The main issue is that the WordPress plugin cannot connect to the domain’s own mail server to send messages.

I performed a test by modifying the /etc/hosts file and adding the mail subdomain, and it worked perfectly but I don’t think it’s the correct solution:

root@server:~# nano /etc/hosts
127.0.0.1 localhost
127.0.1.1 server.ugutec.com.ar server mail.ugutec.com.ar

I don’t have this problem on the old server with Debian 11.6 and Hestia Control Panel 1.9.4

I’d appreciate it if anyone with Debian 12.11 could run a test from their server’s console by trying to connect to their SMTP server using telnet.: “telnet mail.your-domain.com 587”

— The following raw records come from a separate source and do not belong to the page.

`src/rtl/cr_xp10_decomp_be_ob_arb_pkg.sv`:
```
// Shared types for the XP10 decompressor back-end output arbiter.
// Optional statistics are enabled with CR_XP10_DECOMP_BE_OB_STATS_EN.
package cr_xp10_decomp_be_ob_arb_pkg;

  localparam int unsigned BE_OB_ORD_DEPTH     = 16;
  localparam int unsigned BE_OB_ORD_AFULL_LVL = 12;

  typedef enum logic [1:0] {IDLE, PT_XFER, LZ_XFER} be_ob_arb_st_e;

  typedef enum logic {BE_SRC_PT = 1'b0, BE_SRC_LZ = 1'b1} be_ob_src_e;

  typedef struct packed {
    logic        insert;
    logic [7:0]  ordern;
    logic [3:0]  typen;
    logic        sot;
    logic        eot;
    logic        tlast;
    logic [1:0]  tid;
    logic [7:0]  tstrb;
    logic [63:0] tdata;
  } tlvp_if_bus_t;

  function automatic logic [31:0] sat_inc(input logic [31:0] v, input logic en);
    return (en && (v != 32'hFFFF_FFFF)) ? v + 32'd1 : v;
  endfunction

endpackage

```
`src/rtl/cr_xp10_decomp_be_ob_arb_if.sv`:
```
// Bus bundle of the back-end output arbiter: order push, two TLV sources, output port.
// Statistic outputs exist only with CR_XP10_DECOMP_BE_OB_STATS_EN.
interface cr_xp10_decomp_be_ob_arb_if;
  import cr_xp10_decomp_be_ob_arb_pkg::*;

  logic         ord_wr;
  logic         ord_src;
  logic         ord_afull;
  logic         ord_overflow;
  logic         pt_empty;
  tlvp_if_bus_t pt_tlv;
  logic         pt_rd;
  logic         lz_empty;
  tlvp_if_bus_t lz_tlv;
  logic         lz_rd;
  logic         ob_afull;
  logic         ob_wr;
  tlvp_if_bus_t ob_tlv;
  logic         busy;
`ifdef CR_XP10_DECOMP_BE_OB_STATS_EN
  logic [31:0]  stat_pt_tlvs;
  logic [31:0]  stat_lz_tlvs;
  logic [31:0]  stat_stall_cyc;
`endif

  modport slave (
    input  ord_wr, ord_src, pt_empty, pt_tlv, lz_empty, lz_tlv, ob_afull,
    output ord_afull, ord_overflow, pt_rd, lz_rd, ob_wr, ob_tlv, busy
`ifdef CR_XP10_DECOMP_BE_OB_STATS_EN
    , output stat_pt_tlvs, stat_lz_tlvs, stat_stall_cyc
`endif
  );

  modport master (
    output ord_wr, ord_src, pt_empty, pt_tlv, lz_empty, lz_tlv, ob_afull,
    input  ord_afull, ord_overflow, pt_rd, lz_rd, ob_wr, ob_tlv, busy
`ifdef CR_XP10_DECOMP_BE_OB_STATS_EN
    , input stat_pt_tlvs, stat_lz_tlvs, stat_stall_cyc
`endif
  );

endinterface

```
`src/rtl/cr_xp10_decomp_be_ob_stats.sv`:
```
// Saturating TLV and stall counters for the back-end output arbiter
// (instantiated only with CR_XP10_DECOMP_BE_OB_STATS_EN).
module cr_xp10_decomp_be_ob_stats
  import cr_xp10_decomp_be_ob_arb_pkg::*;
(
  input  logic        clk,
  input  logic        rst_n,
  input  logic        pt_eot_i,
  input  logic        lz_eot_i,
  input  logic        stall_i,
  output logic [31:0] stat_pt_tlvs_o,
  output logic [31:0] stat_lz_tlvs_o,
  output logic [31:0] stat_stall_cyc_o
);

  logic [31:0] pt_q, lz_q, stall_q;

  always_ff @(posedge clk or negedge rst_n) begin
    if (!rst_n) begin
      pt_q    <= '0;
      lz_q    <= '0;
      stall_q <= '0;
    end else begin
      pt_q    <= sat_inc(pt_q, pt_eot_i);
      lz_q    <= sat_inc(lz_q, lz_eot_i);
      stall_q <= sat_inc(stall_q, stall_i);
    end
  end

  assign stat_pt_tlvs_o   = pt_q;
  assign stat_lz_tlvs_o   = lz_q;
  assign stat_stall_cyc_o = stall_q;

endmodule

```
`src/rtl/nx_fifo.sv`:
```
// Synchronous FIFO without write-to-read bypass; a pop frees a slot for a same-cycle push.
module nx_fifo #(
  parameter int unsigned DEPTH = 16,
  parameter int unsigned WIDTH = 1,
  localparam int unsigned AW   = $clog2(DEPTH)
) (
  input  logic             clk,
  input  logic             rst_n,
  input  logic             wr_i,
  input  logic [WIDTH-1:0] wdata_i,
  input  logic             rd_i,
  output logic [WIDTH-1:0] rdata_o,
  output logic             empty_o,
  output logic             full_o,
  output logic [AW:0]      used_o,
  output logic             overflow_o
);

  logic [WIDTH-1:0] mem_q [DEPTH];
  logic [AW:0]      wptr_q, rptr_q;
  logic             do_rd, do_wr;

  assign used_o     = wptr_q - rptr_q;
  assign empty_o    = (wptr_q == rptr_q);
  assign full_o     = (used_o == (AW+1)'(DEPTH));
  assign do_rd      = rd_i && !empty_o;
  assign do_wr      = wr_i && (!full_o || do_rd);
  assign overflow_o = wr_i && !do_wr;
  assign rdata_o    = mem_q[rptr_q[AW-1:0]];

  always_ff @(posedge clk or negedge rst_n) begin
    if (!rst_n) begin
      wptr_q <= '0;
      rptr_q <= '0;
    end else begin
      if (do_wr) wptr_q <= wptr_q + 1'b1;
      if (do_rd) rptr_q <= rptr_q + 1'b1;
    end
  end

  always_ff @(posedge clk) begin
    if (do_wr) mem_q[wptr_q[AW-1:0]] <= wdata_i;
  end

endmodule

```
`src/rtl/cr_xp10_decomp_be_ob_arb.sv`:
```
// XP10 back-end output scheduler: merges PT and LZ TLV FIFOs in header-parser order.
// Define CR_XP10_DECOMP_BE_OB_STATS_EN to add saturating statistic counters.
module cr_xp10_decomp_be_ob_arb
  import cr_xp10_decomp_be_ob_arb_pkg::*;
#(
  parameter int unsigned ORD_DEPTH     = BE_OB_ORD_DEPTH,
  parameter int unsigned ORD_AFULL_LVL = BE_OB_ORD_AFULL_LVL
) (
  input  logic                           clk,
  input  logic                           rst_n,
  cr_xp10_decomp_be_ob_arb_if.slave      bus_io
);

  localparam int unsigned AW = $clog2(ORD_DEPTH);
  localparam logic [AW:0] AfullLvl = ORD_AFULL_LVL[AW:0];

  be_ob_arb_st_e state_q, state_d;
  logic          ord_pop, ord_empty, ord_full, ord_ovf;
  logic [0:0]    ord_head;
  logic [AW:0]   ord_used;
  logic          pt_rd, lz_rd;
  logic          ovf_q;
  logic          ob_wr_q;
  tlvp_if_bus_t  ob_tlv_q, ob_tlv_d;

  nx_fifo #(
    .DEPTH (ORD_DEPTH),
    .WIDTH (1)
  ) u_ord_fifo (
    .clk        (clk),
    .rst_n      (rst_n),
    .wr_i       (bus_io.ord_wr),
    .wdata_i    (bus_io.ord_src),
    .rd_i       (ord_pop),
    .rdata_o    (ord_head),
    .empty_o    (ord_empty),
    .full_o     (ord_full),
    .used_o     (ord_used),
    .overflow_o (ord_ovf)
  );

  // The grant is held for the whole TLV; only the granted source's eot releases it.
  always_comb begin
    state_d = state_q;
    ord_pop = 1'b0;
    pt_rd   = 1'b0;
    lz_rd   = 1'b0;
    unique case (state_q)
      IDLE: begin
        if (!ord_empty) begin
          ord_pop = 1'b1;
          state_d = (be_ob_src_e'(ord_head[0]) == BE_SRC_LZ) ? LZ_XFER : PT_XFER;
        end
      end
      PT_XFER: begin
        pt_rd = !bus_io.pt_empty && !bus_io.ob_afull;
        if (pt_rd && bus_io.pt_tlv.eot) state_d = IDLE;
      end
      LZ_XFER: begin
        lz_rd = !bus_io.lz_empty && !bus_io.ob_afull;
        if (lz_rd && bus_io.lz_tlv.eot) state_d = IDLE;
      end
      default: state_d = IDLE;
    endcase
  end

  always_comb begin
    ob_tlv_d = ob_tlv_q;
    if (pt_rd)      ob_tlv_d = bus_io.pt_tlv;
    else if (lz_rd) ob_tlv_d = bus_io.lz_tlv;
  end

  always_ff @(posedge clk or negedge rst_n) begin
    if (!rst_n) begin
      state_q  <= IDLE;
      ovf_q    <= 1'b0;
      ob_wr_q  <= 1'b0;
      ob_tlv_q <= '0;
    end else begin
      state_q  <= state_d;
      ovf_q    <= ovf_q | ord_ovf;
      ob_wr_q  <= pt_rd | lz_rd;
      ob_tlv_q <= ob_tlv_d;
    end
  end

  assign bus_io.pt_rd        = pt_rd;
  assign bus_io.lz_rd        = lz_rd;
  assign bus_io.ob_wr        = ob_wr_q;
  assign bus_io.ob_tlv       = ob_tlv_q;
  assign bus_io.ord_afull    = (ord_used >= AfullLvl);
  assign bus_io.ord_overflow = ovf_q;
  assign bus_io.busy         = (state_q != IDLE) || ob_wr_q;

`ifdef CR_XP10_DECOMP_BE_OB_STATS_EN
  cr_xp10_decomp_be_ob_stats u_stats (
    .clk              (clk),
    .rst_n            (rst_n),
    .pt_eot_i         (pt_rd && bus_io.pt_tlv.eot),
    .lz_eot_i         (lz_rd && bus_io.lz_tlv.eot),
    .stall_i          ((state_q != IDLE) && !pt_rd && !lz_rd),
    .stat_pt_tlvs_o   (bus_io.stat_pt_tlvs),
    .stat_lz_tlvs_o   (bus_io.stat_lz_tlvs),
    .stat_stall_cyc_o (bus_io.stat_stall_cyc)
  );
`endif

endmodule

```
`src/flat_wrapper.sv`:
```
// flat-port wrapper written by rule: the top's interface ports become plain ports
module cr_xp10_decomp_be_ob_arb_flat import cr_xp10_decomp_be_ob_arb_pkg::*;
#(
  parameter int unsigned ORD_DEPTH     = BE_OB_ORD_DEPTH,
  parameter int unsigned ORD_AFULL_LVL = BE_OB_ORD_AFULL_LVL
)
  (clk, rst_n, bus_io_ord_wr, bus_io_ord_src, bus_io_pt_empty, bus_io_pt_tlv, bus_io_lz_empty, bus_io_lz_tlv, bus_io_ob_afull, bus_io_ord_afull, bus_io_ord_overflow, bus_io_pt_rd, bus_io_lz_rd, bus_io_ob_wr, bus_io_ob_tlv, bus_io_busy);
  cr_xp10_decomp_be_ob_arb_if bus_io_i ();
  input  logic clk;
  input  logic rst_n;
  input wire logic [$bits(bus_io_i.ord_wr)-1:0] bus_io_ord_wr;
  input wire logic [$bits(bus_io_i.ord_src)-1:0] bus_io_ord_src;
  input wire logic [$bits(bus_io_i.pt_empty)-1:0] bus_io_pt_empty;
  input wire logic [$bits(bus_io_i.pt_tlv)-1:0] bus_io_pt_tlv;
  input wire logic [$bits(bus_io_i.lz_empty)-1:0] bus_io_lz_empty;
  input wire logic [$bits(bus_io_i.lz_tlv)-1:0] bus_io_lz_tlv;
  input wire logic [$bits(bus_io_i.ob_afull)-1:0] bus_io_ob_afull;
  output wire logic [$bits(bus_io_i.ord_afull)-1:0] bus_io_ord_afull;
  output wire logic [$bits(bus_io_i.ord_overflow)-1:0] bus_io_ord_overflow;
  output wire logic [$bits(bus_io_i.pt_rd)-1:0] bus_io_pt_rd;
  output wire logic [$bits(bus_io_i.lz_rd)-1:0] bus_io_lz_rd;
  output wire logic [$bits(bus_io_i.ob_wr)-1:0] bus_io_ob_wr;
  output wire logic [$bits(bus_io_i.ob_tlv)-1:0] bus_io_ob_tlv;
  output wire logic [$bits(bus_io_i.busy)-1:0] bus_io_busy;
  assign bus_io_i.ord_wr = bus_io_ord_wr;
  assign bus_io_i.ord_src = bus_io_ord_src;
  assign bus_io_i.pt_empty = bus_io_pt_empty;
  assign bus_io_i.pt_tlv = bus_io_pt_tlv;
  assign bus_io_i.lz_empty = bus_io_lz_empty;
  assign bus_io_i.lz_tlv = bus_io_lz_tlv;
  assign bus_io_i.ob_afull = bus_io_ob_afull;
  assign bus_io_ord_afull = bus_io_i.ord_afull;
  assign bus_io_ord_overflow = bus_io_i.ord_overflow;
  assign bus_io_pt_rd = bus_io_i.pt_rd;
  assign bus_io_lz_rd = bus_io_i.lz_rd;
  assign bus_io_ob_wr = bus_io_i.ob_wr;
  assign bus_io_ob_tlv = bus_io_i.ob_tlv;
  assign bus_io_busy = bus_io_i.busy;
  cr_xp10_decomp_be_ob_arb #(.ORD_DEPTH(ORD_DEPTH), .ORD_AFULL_LVL(ORD_AFULL_LVL)) u_core (.clk(clk), .rst_n(rst_n), .bus_io(bus_io_i));
endmodule
```
`config.mk`:
```
export PLATFORM = sky130hd
export DESIGN_NAME = cr_xp10_decomp_be_ob_arb_flat
export DESIGN_NICKNAME = d
export VERILOG_FILES = /design/src/rtl/cr_xp10_decomp_be_ob_arb_pkg.sv /design/src/rtl/cr_xp10_decomp_be_ob_arb_if.sv /design/src/rtl/cr_xp10_decomp_be_ob_stats.sv /design/src/rtl/nx_fifo.sv /design/src/rtl/cr_xp10_decomp_be_ob_arb.sv /design/src/flat_wrapper.sv
export SDC_FILE = /design/constraint.sdc
export NUM_CORES = 1
export LEC_CHECK = 0
export BUFFER_PORTS_ARGS = -buffer_cell sky130_fd_sc_hd__buf_2
export CELL_PAD_IN_SITES_DETAIL_PLACEMENT = 0
export CELL_PAD_IN_SITES_GLOBAL_PLACEMENT = 1
export CORE_ASPECT_RATIO = 1.1
export CORE_UTILIZATION = 34
export CTS_BUF_LIST = sky130_fd_sc_hd__clkbuf_8 sky130_fd_sc_hd__clkbuf_16
export DETAILED_ROUTE_END_ITERATION = 16
export GPL_TIMING_DRIVEN = 0
export PLACE_DENSITY_LB_ADDON = 0.25
export SLEW_MARGIN = 10
export SYNTH_ARGS = -nofsm -noshare
export SYNTH_HDL_FRONTEND = slang
export SYNTH_SLANG_ARGS = --single-unit
```
`constraint.sdc`:
```
create_clock -name clk -period 3.18 [get_ports clk]
set_input_delay 0.159 -clock clk [delete_from_list [all_inputs] [get_ports clk]]
set_output_delay 0.159 -clock clk [all_outputs]
set_load 0.02 [all_outputs]
```
* Word-level counts from Yosys, hierarchy flattened
Memories as Yosys holds them, arrays and structs flattened. Cells that the tools add are included.
Storage, ports and cells: register bits 104, ROM bits 0, memories 1, RAM bits 16, word-level logic and storage cells 60, latch bits 0
Operators by class: shifts and indexed selects 0, divide/modulo/power cells 0, mux-type cells 13, magnitude comparators 1, $add $sub $neg 3, $mul 0, bitwise operators 2, reductions and logical operators 19, eq/ne operators 7
Memory list:
- u_core.u_ord_fifo.mem_q | depth 16, bits a word 1, read ports 1, clocked after Yosys merged registers in 0, write ports 1, line nx_fifo.sv:19 | logic [WIDTH-1:0] mem_q [DEPTH];
Operators by type and width (count):
- 90-bit 2-to-1 mux | 2
- 5-bit by 1-bit adder with 5-bit output, second input constant | 2
- 2-bit 2-to-1 mux | 4
- 1-bit logical AND | 7
- 1-bit zero test | 6
- 1-bit 2-to-1 mux | 6
- 2-bit case mux with 3 select lines | 1
- 5-bit equality test | 1
- 5-bit equality test, second input constant | 1
- 5-bit by 4-bit >= comparator with 1-bit output, second input constant | 1
- 5-bit subtractor | 1
- 2-bit by 1-bit != test with 1-bit output, second input constant | 2
- 2-bit nonzero test | 2
- 3-bit AND reduction | 1
- 2-bit by 1-bit equality test with 1-bit output, second input constant | 1
- 2-bit equality test, second input constant | 1
- 2-bit zero test | 1
- 1-bit logical OR | 2
- 2-bit != test, second input constant | 1
- 1-bit OR | 2

* Depth between registers and ports, before layout
depth after elaboration 9, gate-level depth with buffers 10, mapped depth without buffers 8

* Hierarchy
Synthesis repeated with hierarchy kept, for this count alone.
Second synthesis, totals: cell total of the unflattened synthesis 429, area total of the unflattened synthesis 6547.5 um^2
By module, submodules not included:
- cr_xp10_decomp_be_ob_arb | cells an instance 313, times used 1, area an instance 5079.9 um^2
- nx_fifo | cells an instance 116, times used 1, area an instance 1467.7 um^2

* Least setup slack after synthesis
Ideal clock, no wire load.
kind register -> register, from reg u_core.u_ord_fifo.rptr_q[2], to mem u_core.u_ord_fifo.mem_q[11] (enable), data arrival time 2.202 ns, clock period less this slack 2.517 ns, stages on the path, launching flop included 11, path slack 0.663 ns, required time 2.866 ns, cells stage by stage dfrtp_1 clkbuf_1 inv_1 ha_1 and4_4 a211oi_4 nor3_2 nand4_1 buf_2 nand3_2 nor3b_1
On the way: longest elaborated chain between the ends 8, elaborated cells between the ends (all ways) 12, those cells by class add/sub: 1; eq/ne: 2; mux: 4; reduce/logical: 5
RTL lines:
- start: declaration | line nx_fifo.sv:20 | logic [AW:0] wptr_q, rptr_q;
- start signal: assignment | line nx_fifo.sv:37 | if (do_rd) rptr_q <= rptr_q + 1'b1;
- branches (longest 4 deep; another with 5-bit subtractor)
- 1-bit logical OR (*) | line nx_fifo.sv:27 | assign do_wr = wr_i && (!full_o || do_rd);
- 1-bit logical AND (*) | line nx_fifo.sv:27
- 1-bit 2-to-1 mux (*) | line nx_fifo.sv:42 | if (do_wr) mem_q[wptr_q[AW-1:0]] <= wdata_i;
- 1-bit 2-to-1 mux (implied by the code) (*) | line nx_fifo.sv:42
- end: declaration | line nx_fifo.sv:19
Every way passes the cells marked *.

* Final worst setup path
Ends and elaborated chain as after synthesis.

==> flow_summary.yaml <==
clocking:
  numCtsBuffers: 17
  clk_pin_slew_ns: 0.05
  cts_root_buf: "clkbuf_16"
  post_cts_buffers: 0
  cts_htree_levels: 4
  cts_tree: "yes"
  clockBufferDepth: 2
  insertion_delay_ns: 0.41
  clock_sinks: 120
sta:
  worstMarginPinSlew_ns: 0.631
  slew_headroom: 0.580
  hold_viol_final: 0
  finalMaxSlewViolations: 0
  min_period_ns: 2.76
  setup_slack_ns: 0.415
  timing.hold.ws_ns: 0.0163
  rsz0062_at_grt: "false"
  tns_ns: 0
  max_freq_mhz: 362
  skew_ns: 0.00743
  fin_crit_sh: 0.869
  setup_violations: 0
placed_design:
  dp_slack_ns: 0.273
  numPortBuffers: 282
  placed_cell_area_um2: 7430
  hpwl_um: 13300
  gp_congestion: 0.778
  dp.cells: 1008
min_path:
  hp-class: "in2reg"
global_routing:
  grt_pass1_wl_um: 28800
  grt_max_degree: 86
  grt_use_total: 0.215
  grt.overflow.total: 0
  antenna_found_initial: 1
  grt_pass1_vias: 5511
final_layout:
  fin_cells: 1129
  fin_util: 0.541
  nets: 1107
  fillers: 1462
  drive_gt1_frac: 0.369
  area_delta_synth_final_pct: 55.3
  fin_area_um2: 8890
drt:
  drc: 0
  wire_per_inst_um: 16.2
  routed_wl_um: 18200
  vias: 5355
  drt_iter0_drc: 221
  firstDrtPassIters: 4
  antenna_left: 0
  vias_per_cell: 4.74
flow_run:
  maxCapViolCount: 0
die:
  core-area_um2: 16400
  die-area_um2: 17400
  ioPinCount: 283
  initial_core_util: 0.348
  die_h_um: 138
  fp-row-count: 49
  fp.dieW_um: 126
setup_path:
  crit_fanout: 10
  worstSetupPathType: "reg2reg"
  cp-end-kind: "register"
  crit_arrival_ns: 2.87
  cp.required_ns: 3.29
  critPathLaunchType: "register"
yosys:
  yosys-top-cells-count: "104 x dfrtp_1, 97 x nand2_1, 90 x mux2i_1, 85 x o21ai_0, 17 x clkbuf_1"
  syn_inst: 521
  syn-cell-area_um2: 5730
  yosys-top-cells-area: "dfrtp_1 45%, mux2i_1 16%, edfxtp_1 8.4%, o21ai_0 7.4%, nand2_1 6.4%"
  netlist.area_leader.share: 0.455
  synth_edf_count: 16
  synth.most_common_cell: "dfrtp_1"
  ys_types: 37
  synth_area_leader_cell: "dfrtp_1"
  syn-num-nets: 717
  synthArstFlopShare: 0.867
  synth-seq-cells: 120
  avgSynthCellArea_um2: 11.0
  yosys_most_used_dff: "dfrtp_1"
  ys_warn_count: 0
  seq_area_frac_synth: 0.538
pwr:
  power_leakage_nw: 4.06
  irDropWorstVdd_mv: 0.404
  powerDensity_nw_per_um2: 895
  power_mw: 7.96
outcome:
  status: "complete, no violations"
## worst paths after layout
path                       slack, ns                                     from  cells after the start                               endpoint
max                             0.42  u_core.u_ord_fifo.rptr_q[2]$_DFFE_PN0P_                      9  u_core.u_ord_fifo.mem_q[11]$_DFFE_PP_
min                             0.02                        bus_io_pt_tlv[64]                      3   u_core.bus_io.ob_tlv[64]$_DFFE_PN0P_
max reg2reg                     0.42  u_core.u_ord_fifo.rptr_q[2]$_DFFE_PN0P_                      9  u_core.u_ord_fifo.mem_q[11]$_DFFE_PP_
min reg2reg                     0.47     u_core.bus_io.ord_overflow$_DFF_PN0_                      1   u_core.bus_io.ord_overflow$_DFF_PN0_
max in group asynchronous       2.33                                    rst_n                      3          u_core.bus_io.ob_wr$_DFF_PN0_
min in group asynchronous       0.15                                    rst_n                      2   u_core.bus_io.ob_tlv[46]$_DFFE_PN0P_
## power by group
part / switching (mW) / internal, mW / leakage [nW] / total [mW]
Sequential: 0.398 / 2.22 / 1.43 / 2.62
Combinational: 2.11 / 1.38 / 2.34 / 3.49
Clock: 0.660 / 1.20 / 0.297 / 1.86
Total: 3.16 / 4.80 / 4.06 / 7.96
## layout make-up
cell class	count	area (µm²)	area share
clock buffer	20	467	0.0525
sequential	120	3080	0.347
multi-input combinational	357	2460	0.276
buffer	34	148	0.0166
clock inverter	12	110	0.0124
antenna	1	2.50	0.000281
timing repair buffer	372	2340	0.263
tap	204	255	0.0287
inverter	9	33.8	0.00380
## flip-flops by register name, summed over array words and instances (netlist names)
register	flops
u_core.state_q	2
u_core.bus_io.ord_overflow	1
u_core.u_ord_fifo.mem_q	16
u_core.bus_io.ob_tlv	90
u_core.bus_io.ob_wr	1
u_core.u_ord_fifo.wptr_q	5
u_core.u_ord_fifo.rptr_q	5
## logic make-up (layout without fill, tap and decap cells)
group / Yosys count / after routing / share of synthesized area
xor gates and xnor gates: 13 / 13 / 0.0199
AOI/OAI and AO/OA: 102 / 102 / 0.0964
adders and majority gates: 9 / 9 / 0.0197
DFF: 120 / 120 / 0.538
buffers and inverters: 44 / 447 / 0.0323
and+or+nand+nor: 137 / 137 / 0.114
other: 0 / 1 / 0
muxes: 96 / 96 / 0.180
## layer usage
layer	up-vias	global-route usage	wire length, µm
li1	2610	-	-
met1	2519	0.248	7570
met2	203	0.383	9320
met3	23	0.0542	1010
met4	0	0.0818	342
met5	-	0	0
## placed cells by master, fill, tap and decap left out, types with 2 or more instances in the layout
cell type,count
buf_2,297
dfrtp_1,104
nand2_1,97
mux2i_1,90
dlygate4sd3_1,89
o21ai_0,85
clkbuf_16,17
clkbuf_1,16
edfxtp_1,16
inv_1,13
xnor2_1,10
ha_1,9
o21ai_1,8
and3b_1,6
nor3_1,5
nor2_1,5
nor3b_1,5
mux4_2,5
nand2b_1,4
clkinv_2,4
a21oi_1,3
nand4_1,3
xor2_1,3
clkbuf_8,3
buf_1,2
or3_1,2
nor2b_1,2
nor4_1,2
clkinvlp_4,2
bufinv_16,2
## worst max-delay path, stage by stage, from the launching register on
cell and delay [ns]:
dfrtp_1 0.54, inv_1 0.09, ha_1 0.36, and4_4 0.21, a211oi_4 0.43, nor3_2 0.12
nand4_1 0.13, buf_2 0.21, nand3_2 0.14, nor3b_1 0.23
## timing repair
action	CTS	global route
endpoints found under the hold margin	192	0
gates resized for setup	0	0
endpoints found under the setup margin	0	1
hold buffers	89	0
(Power assumes the default switching activity.)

 telnet mail.domain.com 587
Server lookup failure:  mail.domain.co:587, Temporary failure in name resolution

Absolutely normal behavior.

 telnet mail.domain.com 587
Trying 192.168.0.80...
Connected to mail.domain.com.
Escape character is '^]'.
220 panel.domain.com

Test done after mail.domain.com was set as dns resolver. If you don’t want to use dns resolver you can use localhost, it should work.

Hi, thanks for the extra details.

Because your server is behind a Mikrotik with NAT, the difference is exactly that mail.ugutec.com.ar resolves to your public IP (170.83.34.117), while server.ugutec.com.ar resolves locally to 127.0.0.1 from /etc/hosts.

When WordPress (or telnet) tries mail.ugutec.com.ar:587, the packets go out towards the public IP, hit the Mikrotik, and then need to come back in again. That’s hairpin NAT / NAT reflection. If it’s not enabled or not working, you’ll get the “connection timed out” behavior you saw.

That’s why adding mail.ugutec.com.ar to /etc/hosts works. It bypasses NAT and points the mail subdomain straight to localhost.

It’s not really a Debian 12 vs. Debian 11 change. More likely your old server had a different /etc/hosts setup, or your old Mikrotik rules allowed hairpin NAT and your new config doesn’t.

Options to fix it:

  • Keep the hosts entry (valid workaround, many admins do it).

  • Or set up split-horizon DNS so that internally, mail.ugutec.com.ar resolves to the server’s LAN IP instead of the public IP.

  • Or enable hairpin NAT on the Mikrotik so connections to the public IP loop back correctly.

That way WordPress can reach mail.ugutec.com.ar without hitting the NAT wall.